_Given records_.
────────────────────

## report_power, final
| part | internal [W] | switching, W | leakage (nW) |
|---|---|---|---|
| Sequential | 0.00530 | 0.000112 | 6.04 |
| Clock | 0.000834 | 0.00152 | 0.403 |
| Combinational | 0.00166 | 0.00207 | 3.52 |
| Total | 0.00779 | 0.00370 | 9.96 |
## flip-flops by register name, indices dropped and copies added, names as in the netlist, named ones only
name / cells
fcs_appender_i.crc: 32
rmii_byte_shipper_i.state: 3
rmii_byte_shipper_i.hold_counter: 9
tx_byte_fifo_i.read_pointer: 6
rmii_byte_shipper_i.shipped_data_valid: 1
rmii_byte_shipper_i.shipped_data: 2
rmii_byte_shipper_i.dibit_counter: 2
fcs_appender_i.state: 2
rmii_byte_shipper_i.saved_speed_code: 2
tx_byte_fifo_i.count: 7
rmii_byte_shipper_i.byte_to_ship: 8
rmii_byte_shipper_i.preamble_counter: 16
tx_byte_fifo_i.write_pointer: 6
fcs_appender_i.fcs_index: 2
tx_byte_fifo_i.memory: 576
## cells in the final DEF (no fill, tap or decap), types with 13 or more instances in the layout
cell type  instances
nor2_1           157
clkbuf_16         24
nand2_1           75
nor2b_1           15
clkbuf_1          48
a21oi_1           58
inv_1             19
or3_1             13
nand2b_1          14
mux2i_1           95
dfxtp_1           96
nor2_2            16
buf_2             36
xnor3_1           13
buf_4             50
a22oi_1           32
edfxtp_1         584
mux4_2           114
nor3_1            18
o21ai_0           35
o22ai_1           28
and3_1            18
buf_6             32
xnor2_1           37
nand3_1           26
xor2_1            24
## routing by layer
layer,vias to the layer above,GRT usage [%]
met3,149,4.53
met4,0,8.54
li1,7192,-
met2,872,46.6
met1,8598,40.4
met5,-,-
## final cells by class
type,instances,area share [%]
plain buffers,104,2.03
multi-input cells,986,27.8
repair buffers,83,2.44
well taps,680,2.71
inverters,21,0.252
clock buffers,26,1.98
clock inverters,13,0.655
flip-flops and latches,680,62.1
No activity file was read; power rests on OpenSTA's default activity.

────────────────────

_Exercise objective_. Word for word, restate the lines above from the line containing "rmii_byte_shipper_i.dibit_counter: 2" through the line containing "## cells in", with both included and nothing else.

_Output for this exercise_.
rmii_byte_shipper_i.dibit_counter: 2
fcs_appender_i.state: 2
rmii_byte_shipper_i.saved_speed_code: 2
tx_byte_fifo_i.count: 7
rmii_byte_shipper_i.byte_to_ship: 8
rmii_byte_shipper_i.preamble_counter: 16
tx_byte_fifo_i.write_pointer: 6
fcs_appender_i.fcs_index: 2
tx_byte_fifo_i.memory: 576
## cells in the final DEF (no fill, tap or decap), types with 13 or more instances in the layout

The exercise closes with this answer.